━━━ Dataset content

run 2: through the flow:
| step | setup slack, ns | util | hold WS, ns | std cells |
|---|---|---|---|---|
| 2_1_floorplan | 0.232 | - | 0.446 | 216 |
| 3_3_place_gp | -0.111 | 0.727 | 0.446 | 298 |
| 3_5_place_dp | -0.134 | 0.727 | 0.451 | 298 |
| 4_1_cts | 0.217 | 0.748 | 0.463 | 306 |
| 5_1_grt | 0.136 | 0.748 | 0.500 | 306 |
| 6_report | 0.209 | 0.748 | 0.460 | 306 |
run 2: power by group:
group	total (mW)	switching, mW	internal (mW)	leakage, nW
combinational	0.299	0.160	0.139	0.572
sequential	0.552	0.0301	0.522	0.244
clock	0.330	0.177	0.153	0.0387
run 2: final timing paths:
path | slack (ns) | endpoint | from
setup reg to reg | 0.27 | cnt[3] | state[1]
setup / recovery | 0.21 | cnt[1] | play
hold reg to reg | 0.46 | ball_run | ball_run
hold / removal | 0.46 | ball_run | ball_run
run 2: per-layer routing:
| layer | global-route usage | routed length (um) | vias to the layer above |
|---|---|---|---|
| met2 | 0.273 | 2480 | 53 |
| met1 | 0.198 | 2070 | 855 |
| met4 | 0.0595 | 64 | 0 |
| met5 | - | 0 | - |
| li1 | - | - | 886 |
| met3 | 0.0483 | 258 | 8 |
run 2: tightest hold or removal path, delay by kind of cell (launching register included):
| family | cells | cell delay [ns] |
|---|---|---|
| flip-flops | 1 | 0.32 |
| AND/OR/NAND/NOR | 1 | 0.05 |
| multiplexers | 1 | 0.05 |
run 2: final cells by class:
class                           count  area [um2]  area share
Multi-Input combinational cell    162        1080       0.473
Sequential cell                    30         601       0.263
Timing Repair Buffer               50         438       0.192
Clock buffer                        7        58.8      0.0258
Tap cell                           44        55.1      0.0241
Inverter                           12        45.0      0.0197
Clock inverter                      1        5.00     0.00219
$ cat src/rtl/pq_sort_reg.sv
// Register-based sorted priority queue: slot 0 always holds the minimum key,
// ties leave in arrival order. Enqueue, dequeue, or both in one cycle.
module pq_sort_reg #(
  parameter int KW    = 4,
  parameter int DW    = 8,
  parameter int DEPTH = 8
) (
  input  logic                       clk,
  input  logic                       rst,
  input  logic                       enq,
  input  logic [KW-1:0]              key_in,
  input  logic [DW-1:0]              data_in,
  input  logic                       deq,
  output logic [KW-1:0]              key_out,
  output logic [DW-1:0]              data_out,
  output logic                       empty,
  output logic                       full,
  output logic [$clog2(DEPTH+1)-1:0] count,
  output logic                       ovf,
  output logic                       udf
);

  localparam int CW = $clog2(DEPTH+1);

  logic [DEPTH-1:0][KW-1:0] key_q, key_n, key_dn, key_up;
  logic [DEPTH-1:0][DW-1:0] data_q, data_n, data_dn, data_up;
  logic [DEPTH-1:0]         vld_q, vld_n;
  logic [CW-1:0]            count_q, count_n;
  logic                     ovf_q, udf_q;
  logic [CW-1:0]            pos, ins_at;
  logic                     mode_ins, mode_del, mode_rep;

  assign empty    = (count_q == '0);
  assign full     = (count_q == CW'(DEPTH));
  assign key_out  = key_q[0];
  assign data_out = data_q[0];
  assign count    = count_q;
  assign ovf      = ovf_q;
  assign udf      = udf_q;

  // Whole-array shifts; invalid slots hold zero so zeros shift in.
  assign key_dn  = {key_q[DEPTH-2:0], {KW{1'b0}}};
  assign data_dn = {data_q[DEPTH-2:0], {DW{1'b0}}};
  assign key_up  = {{KW{1'b0}}, key_q[DEPTH-1:1]};
  assign data_up = {{DW{1'b0}}, data_q[DEPTH-1:1]};

  // Entries with key <= key_in stay ahead of the new one (FIFO among ties).
  always_comb begin
    pos = '0;
    for (int i = 0; i < DEPTH; i++) begin
      if (vld_q[i] && (key_q[i] <= key_in)) pos = pos + 1'b1;
    end
  end

  assign mode_ins = enq && ((!deq && !full) || (deq && empty));
  assign mode_del = deq && !enq && !empty;
  assign mode_rep = enq && deq && !empty;
  assign ins_at   = (mode_rep && (pos != '0)) ? pos - 1'b1 : pos;

  // Replace = drop head and insert: slots before the insert point move up,
  // slots after it end up where they started.
  always_comb begin
    key_n   = key_q;
    data_n  = data_q;
    count_n = count_q;
    vld_n   = '0;
    for (int i = 0; i < DEPTH; i++) begin
      if (mode_ins) begin
        if (CW'(i) == ins_at) begin
          key_n[i]  = key_in;
          data_n[i] = data_in;
        end else if (CW'(i) > ins_at) begin
          key_n[i]  = key_dn[i];
          data_n[i] = data_dn[i];
        end
      end else if (mode_del) begin
        key_n[i]  = key_up[i];
        data_n[i] = data_up[i];
      end else if (mode_rep) begin
        if (CW'(i) < ins_at) begin
          key_n[i]  = key_up[i];
          data_n[i] = data_up[i];
        end else if (CW'(i) == ins_at) begin
          key_n[i]  = key_in;
          data_n[i] = data_in;
        end
      end
    end
    if (mode_ins)      count_n = count_q + 1'b1;
    else if (mode_del) count_n = count_q - 1'b1;
    for (int i = 0; i < DEPTH; i++) vld_n[i] = (CW'(i) < count_n);
  end

  always_ff @(posedge clk or posedge rst) begin
    if (rst) begin
      key_q   <= '0;
      data_q  <= '0;
      vld_q   <= '0;
      count_q <= '0;
      ovf_q   <= 1'b0;
      udf_q   <= 1'b0;
    end else begin
      key_q   <= key_n;
      data_q  <= data_n;
      vld_q   <= vld_n;
      count_q <= count_n;
      ovf_q   <= ovf_q | (enq & ~deq & full);
      udf_q   <= udf_q | (deq & empty);
    end
  end

endmodule
[src/rtl/debounce_channel.sv]
// One debounced input: synchroniser chain, symmetric stability filter,
// rise/fall strobes and a one-shot long-press strobe.
module debounce_channel
  import debounce_pkg::*;
#(
  parameter int SYNC_STAGES   = DEF_SYNC_STAGES,
  parameter int CNT_W         = DEF_CNT_W,
  parameter int STABLE_CYCLES = DEF_STABLE_CYCLES,
  parameter int HOLD_CYCLES   = DEF_HOLD_CYCLES
) (
  input  logic clk_i,
  input  logic rst_i,
  input  logic noisy_i,
  output logic level_o,
  output logic rise_o,
  output logic fall_o,
  output logic hold_o,
  output logic rise_nxt_o,
  output logic fall_nxt_o
);

  // Counter compare points; the counters run 0..N-1 so N samples are seen.
  localparam logic [CNT_W-1:0] STABLE_LAST = CNT_W'(STABLE_CYCLES - 1);
  localparam logic [CNT_W-1:0] HOLD_LAST   =
    (HOLD_CYCLES > 0) ? CNT_W'(HOLD_CYCLES - 1) : {CNT_W{1'b0}};
  localparam logic [CNT_W-1:0] CNT_ONE     = CNT_W'(1);
  localparam bit               HOLD_EN     = (HOLD_CYCLES > 0);

  logic [SYNC_STAGES-1:0] r_sync;
  logic                   w_s;

  db_state_e              r_state;
  logic                   r_level;
  logic [CNT_W-1:0]       r_cnt;
  logic                   r_rise;
  logic                   r_fall;

  logic [CNT_W-1:0]       r_hcnt;
  logic                   r_held;
  logic                   r_hold;

  logic                   w_flip;
  logic                   w_rise_nxt;
  logic                   w_fall_nxt;
  logic                   w_hold_nxt;

  // Bring the asynchronous pin into the clock domain.
  always_ff @(posedge clk_i or posedge rst_i) begin
    if (rst_i) begin
      r_sync <= {SYNC_STAGES{1'b0}};
    end else begin
      r_sync <= {r_sync[SYNC_STAGES-2:0], noisy_i};
    end
  end

  assign w_s = r_sync[SYNC_STAGES-1];

  // Decide this cycle's level flip and strobes from the current sample.
  always_comb begin
    w_flip     = 1'b0;
    w_rise_nxt = 1'b0;
    w_fall_nxt = 1'b0;
    w_hold_nxt = 1'b0;
    if ((w_s != r_level) && (r_cnt == STABLE_LAST)) begin
      w_flip = 1'b1;
    end else begin
      w_flip = 1'b0;
    end
    w_rise_nxt = w_flip & w_s;
    w_fall_nxt = w_flip & ~w_s;
    if (HOLD_EN && r_level && !r_held && (r_hcnt == HOLD_LAST)) begin
      w_hold_nxt = 1'b1;
    end else begin
      w_hold_nxt = 1'b0;
    end
  end

  // Stability FSM: a pending state is left on any agreeing sample, or
  // crosses to the opposite level on the STABLE_CYCLES-th differing one.
  always_ff @(posedge clk_i or posedge rst_i) begin
    if (rst_i) begin
      r_state <= ST_LOW;
      r_level <= 1'b0;
      r_cnt   <= {CNT_W{1'b0}};
      r_rise  <= 1'b0;
      r_fall  <= 1'b0;
    end else begin
      r_rise <= w_rise_nxt;
      r_fall <= w_fall_nxt;
      case (r_state)
        ST_LOW, ST_PEND_HIGH: begin
          if (!w_s) begin
            r_state <= ST_LOW;
            r_level <= 1'b0;
            r_cnt   <= {CNT_W{1'b0}};
          end else if (w_flip) begin
            r_state <= ST_HIGH;
            r_level <= 1'b1;
            r_cnt   <= {CNT_W{1'b0}};
          end else begin
            r_state <= ST_PEND_HIGH;
            r_level <= 1'b0;
            r_cnt   <= r_cnt + CNT_ONE;
          end
        end
        ST_HIGH, ST_PEND_LOW: begin
          if (w_s) begin
            r_state <= ST_HIGH;
            r_level <= 1'b1;
            r_cnt   <= {CNT_W{1'b0}};
          end else if (w_flip) begin
            r_state <= ST_LOW;
            r_level <= 1'b0;
            r_cnt   <= {CNT_W{1'b0}};
          end else begin
            r_state <= ST_PEND_LOW;
            r_level <= 1'b1;
            r_cnt   <= r_cnt + CNT_ONE;
          end
        end
        default: begin
          r_state <= ST_LOW;
          r_level <= 1'b0;
          r_cnt   <= {CNT_W{1'b0}};
        end
      endcase
    end
  end

  // Long-press timer: counts while high and not yet fired, freezes after
  // firing, and is re-armed only by a debounced release.
  always_ff @(posedge clk_i or posedge rst_i) begin
    if (rst_i) begin
      r_hcnt <= {CNT_W{1'b0}};
      r_held <= 1'b0;
      r_hold <= 1'b0;
    end else begin
      r_hold <= w_hold_nxt;
      if (w_fall_nxt) begin
        r_hcnt <= {CNT_W{1'b0}};
        r_held <= 1'b0;
      end else if (w_hold_nxt) begin
        r_held <= 1'b1;
      end else if (HOLD_EN && r_level && !r_held) begin
        r_hcnt <= r_hcnt + CNT_ONE;
      end else begin
        r_hcnt <= r_hcnt;
      end
    end
  end

  assign level_o    = r_level;
  assign rise_o     = r_rise;
  assign fall_o     = r_fall;
  assign hold_o     = r_hold;
  assign rise_nxt_o = w_rise_nxt;
  assign fall_nxt_o = w_fall_nxt;

endmodule

[src/rtl/debouncer_array.sv]
// N independent debounced inputs with a shared "something changed" strobe.
module debouncer_array
  import debounce_pkg::*;
#(
  parameter int N_CH          = DEF_N_CH,
  parameter int SYNC_STAGES   = DEF_SYNC_STAGES,
  parameter int CNT_W         = DEF_CNT_W,
  parameter int STABLE_CYCLES = DEF_STABLE_CYCLES,
  parameter int HOLD_CYCLES   = DEF_HOLD_CYCLES
) (
  input  logic            clk_i,
  input  logic            rst_i,
  input  logic [N_CH-1:0] noisy_i,
  output logic [N_CH-1:0] level_o,
  output logic [N_CH-1:0] rise_o,
  output logic [N_CH-1:0] fall_o,
  output logic [N_CH-1:0] hold_o,
  output logic            any_change_o
);

  // Reject configurations the counters cannot represent.
  if (N_CH < 1) begin : g_chk_n_ch
    $error("debouncer_array: N_CH must be at least 1");
  end
  if (SYNC_STAGES < 2) begin : g_chk_sync
    $error("debouncer_array: SYNC_STAGES must be at least 2");
  end
  if ((CNT_W < 1) || (CNT_W > 32)) begin : g_chk_cnt_w
    $error("debouncer_array: CNT_W must be in 1..32");
  end
  if ((STABLE_CYCLES < 1) || !fits_counter(longint'(STABLE_CYCLES), CNT_W)) begin : g_chk_stable
    $error("debouncer_array: STABLE_CYCLES must be in 1..2**CNT_W-1");
  end
  if ((HOLD_CYCLES < 0) || !fits_counter(longint'(HOLD_CYCLES), CNT_W)) begin : g_chk_hold
    $error("debouncer_array: HOLD_CYCLES must be in 0..2**CNT_W-1");
  end

  logic [N_CH-1:0] w_rise_nxt;
  logic [N_CH-1:0] w_fall_nxt;
  logic            r_any_change;

  for (genvar g = 0; g < N_CH; g++) begin : g_ch
    debounce_channel #(
      .SYNC_STAGES  (SYNC_STAGES),
      .CNT_W        (CNT_W),
      .STABLE_CYCLES(STABLE_CYCLES),
      .HOLD_CYCLES  (HOLD_CYCLES)
    ) u_ch (
      .clk_i     (clk_i),
      .rst_i     (rst_i),
      .noisy_i   (noisy_i[g]),
      .level_o   (level_o[g]),
      .rise_o    (rise_o[g]),
      .fall_o    (fall_o[g]),
      .hold_o    (hold_o[g]),
      .rise_nxt_o(w_rise_nxt[g]),
      .fall_nxt_o(w_fall_nxt[g])
    );
  end

  // Register the OR of next-cycle strobes so it lines up with rise_o/fall_o.
  always_ff @(posedge clk_i or posedge rst_i) begin
    if (rst_i) begin
      r_any_change <= 1'b0;
    end else begin
      r_any_change <= |(w_rise_nxt | w_fall_nxt);
    end
  end

  assign any_change_o = r_any_change;

endmodule
===== src/rtl/ssd_glyph_pkg.sv =====
// Shared glyph definitions for the seven-segment digit encoder and readback checker.
// Glyphs are 4 columns x 9 rows, stored column-major: bits [c*9 +: 9] hold column c,
// and bit 0 of each column word is the top row. Also holds the readback FSM state type.
package ssd_glyph_pkg;

    localparam int GLYPH_COLS  = 4;
    localparam int GLYPH_ROWS  = 9;
    localparam int GLYPH_BITS  = GLYPH_COLS * GLYPH_ROWS;
    localparam int GLYPH_COUNT = 11;

    localparam logic [3:0] VALUE_BLANK = 4'hE;
    localparam logic [3:0] VALUE_NONE  = 4'hF;

    // Each constant is written {col3, col2, col1, col0}.
    localparam logic [GLYPH_BITS-1:0] GLYPH_0     = {9'h1FF, 9'h101, 9'h101, 9'h1FF};
    localparam logic [GLYPH_BITS-1:0] GLYPH_1     = {9'h1FF, 9'h000, 9'h000, 9'h000};
    localparam logic [GLYPH_BITS-1:0] GLYPH_2     = {9'h11F, 9'h111, 9'h111, 9'h1F1};
    localparam logic [GLYPH_BITS-1:0] GLYPH_3     = {9'h1FF, 9'h111, 9'h111, 9'h111};
    localparam logic [GLYPH_BITS-1:0] GLYPH_4     = {9'h1FF, 9'h010, 9'h010, 9'h01F};
    localparam logic [GLYPH_BITS-1:0] GLYPH_5     = {9'h1F1, 9'h111, 9'h111, 9'h11F};
    localparam logic [GLYPH_BITS-1:0] GLYPH_6     = {9'h1F1, 9'h111, 9'h111, 9'h1FF};
    localparam logic [GLYPH_BITS-1:0] GLYPH_7     = {9'h1FF, 9'h001, 9'h001, 9'h001};
    localparam logic [GLYPH_BITS-1:0] GLYPH_8     = {9'h1FF, 9'h111, 9'h111, 9'h1FF};
    localparam logic [GLYPH_BITS-1:0] GLYPH_9     = {9'h1FF, 9'h111, 9'h111, 9'h11F};
    localparam logic [GLYPH_BITS-1:0] GLYPH_BLANK = '0;

    // Entry i is digit i; the last entry is the blank glyph.
    localparam logic [GLYPH_COUNT-1:0][GLYPH_BITS-1:0] GLYPH_TABLE = {
        GLYPH_BLANK, GLYPH_9, GLYPH_8, GLYPH_7, GLYPH_6, GLYPH_5,
        GLYPH_4, GLYPH_3, GLYPH_2, GLYPH_1, GLYPH_0
    };

    typedef enum logic [2:0] {
        StIdle,
        StDrive,
        StWait,
        StDecode,
        StDone
    } rb_state_e;

    // Flat bit position of (column, row) inside a glyph pattern.
    function automatic logic [5:0] glyph_bit_idx(input logic [1:0] col, input logic [3:0] row);
        return 6'(col) * 6'd9 + 6'(row);
    endfunction

endpackage
### src/rtl/ex_fifo_pkg.sv
// Shared defaults and types for the FIFO write arbiter.
package ex_fifo_pkg;
  localparam int EX_DATA_W_DEF  = 8;
  localparam int EX_MAX_PKT_DEF = 1024;
  localparam int EX_CNT_W       = 11;

  typedef enum logic {IDLE, XFER} state_e;
endpackage

### src/rtl/ex_fifo_rr_arb2.sv
// Two-way round-robin pick: the pointer names the requester that wins a tie.
module ex_fifo_rr_arb2 (
  input  logic [1:0] req_i,
  input  logic       ptr_i,
  output logic [1:0] win_o
);
  always_comb begin
    win_o = 2'b00;
    if (ptr_i) begin
      if (req_i[1])      win_o = 2'b10;
      else if (req_i[0]) win_o = 2'b01;
    end else begin
      if (req_i[0])      win_o = 2'b01;
      else if (req_i[1]) win_o = 2'b10;
    end
  end
endmodule

### src/rtl/ex_fifo_wr_arbiter.sv
// Packet-granular arbiter muxing two requesters onto one shared FIFO write port.
module ex_fifo_wr_arbiter
  import ex_fifo_pkg::*;
#(
  parameter int DATA_WIDTH  = EX_DATA_W_DEF,
  parameter int MAX_PKT_LEN = EX_MAX_PKT_DEF
) (
  input  logic                  clk,
  input  logic                  rst_n,
  input  logic                  req0_valid,
  input  logic [DATA_WIDTH-1:0] req0_data,
  input  logic                  req0_last,
  output logic                  req0_ready,
  input  logic                  req1_valid,
  input  logic [DATA_WIDTH-1:0] req1_data,
  input  logic                  req1_last,
  output logic                  req1_ready,
  input  logic                  fifo_wr_vld,
  output logic                  fifo_wr_en,
  output logic [DATA_WIDTH-1:0] fifo_wr_data,
  output logic [1:0]            grant,
  output logic                  pkt_done,
  output logic                  err_len
);
  localparam logic [EX_CNT_W-1:0] LAST_IDX = EX_CNT_W'(MAX_PKT_LEN - 1);

  state_e               state_q, state_d;
  logic [1:0]           grant_q, grant_d;
  logic                 ptr_q, ptr_d;
  logic [EX_CNT_W-1:0]  cnt_q, cnt_d;
  logic [1:0]           rst_sync_q;
  logic [1:0]           req_vld, win, ready;
  logic                 rst_ok, beat, beat_last, at_max;

  // Assertion is immediate; release waits two edges before arbitration may start.
  always_ff @(posedge clk or negedge rst_n) begin
    if (!rst_n) rst_sync_q <= 2'b00;
    else        rst_sync_q <= {rst_sync_q[0], 1'b1};
  end
  assign rst_ok = rst_sync_q[1];

  assign req_vld = {req1_valid, req0_valid};

  ex_fifo_rr_arb2 u_rr (
    .req_i (req_vld),
    .ptr_i (ptr_q),
    .win_o (win)
  );

  assign ready     = (state_q == XFER) ? (grant_q & {2{fifo_wr_vld}}) : 2'b00;
  assign beat      = |(ready & req_vld);
  assign beat_last = grant_q[1] ? req1_last : req0_last;
  assign at_max    = (cnt_q == LAST_IDX);

  assign req0_ready   = ready[0];
  assign req1_ready   = ready[1];
  assign fifo_wr_en   = beat;
  assign fifo_wr_data = beat ? (grant_q[1] ? req1_data : req0_data) : '0;
  assign grant        = grant_q;
  assign pkt_done     = beat & (beat_last | at_max);
  assign err_len      = beat & ~beat_last & at_max;

  always_comb begin
    state_d = state_q;
    grant_d = grant_q;
    ptr_d   = ptr_q;
    cnt_d   = cnt_q;
    case (state_q)
      IDLE: begin
        if (rst_ok && |req_vld) begin
          state_d = XFER;
          grant_d = win;
          cnt_d   = '0;
        end
      end
      XFER: begin
        if (beat) cnt_d = cnt_q + EX_CNT_W'(1);
        // Truncated packets end here too; the remainder re-arbitrates as a new packet.
        if (pkt_done) begin
          state_d = IDLE;
          grant_d = 2'b00;
          ptr_d   = grant_q[0];
        end
      end
      default: state_d = IDLE;
    endcase
  end

  always_ff @(posedge clk or negedge rst_n) begin
    if (!rst_n) begin
      state_q <= IDLE;
      grant_q <= 2'b00;
      ptr_q   <= 1'b0;
      cnt_q   <= '0;
    end else begin
      state_q <= state_d;
      grant_q <= grant_d;
      ptr_q   <= ptr_d;
      cnt_q   <= cnt_d;
    end
  end
endmodule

━━━━━━

» **Task statement**:
Keeping every character as it is, restate the lines above that run from the line with "localparam logic [GLYPH_COUNT-1:0][GLYPH_BITS-1:0]" through the line with "a glyph pattern.", both included, and nothing else.

» **Response to this task**:
    localparam logic [GLYPH_COUNT-1:0][GLYPH_BITS-1:0] GLYPH_TABLE = {
        GLYPH_BLANK, GLYPH_9, GLYPH_8, GLYPH_7, GLYPH_6, GLYPH_5,
        GLYPH_4, GLYPH_3, GLYPH_2, GLYPH_1, GLYPH_0
    };

    typedef enum logic [2:0] {
        StIdle,
        StDrive,
        StWait,
        StDecode,
        StDone
    } rb_state_e;

    // Flat bit position of (column, row) inside a glyph pattern.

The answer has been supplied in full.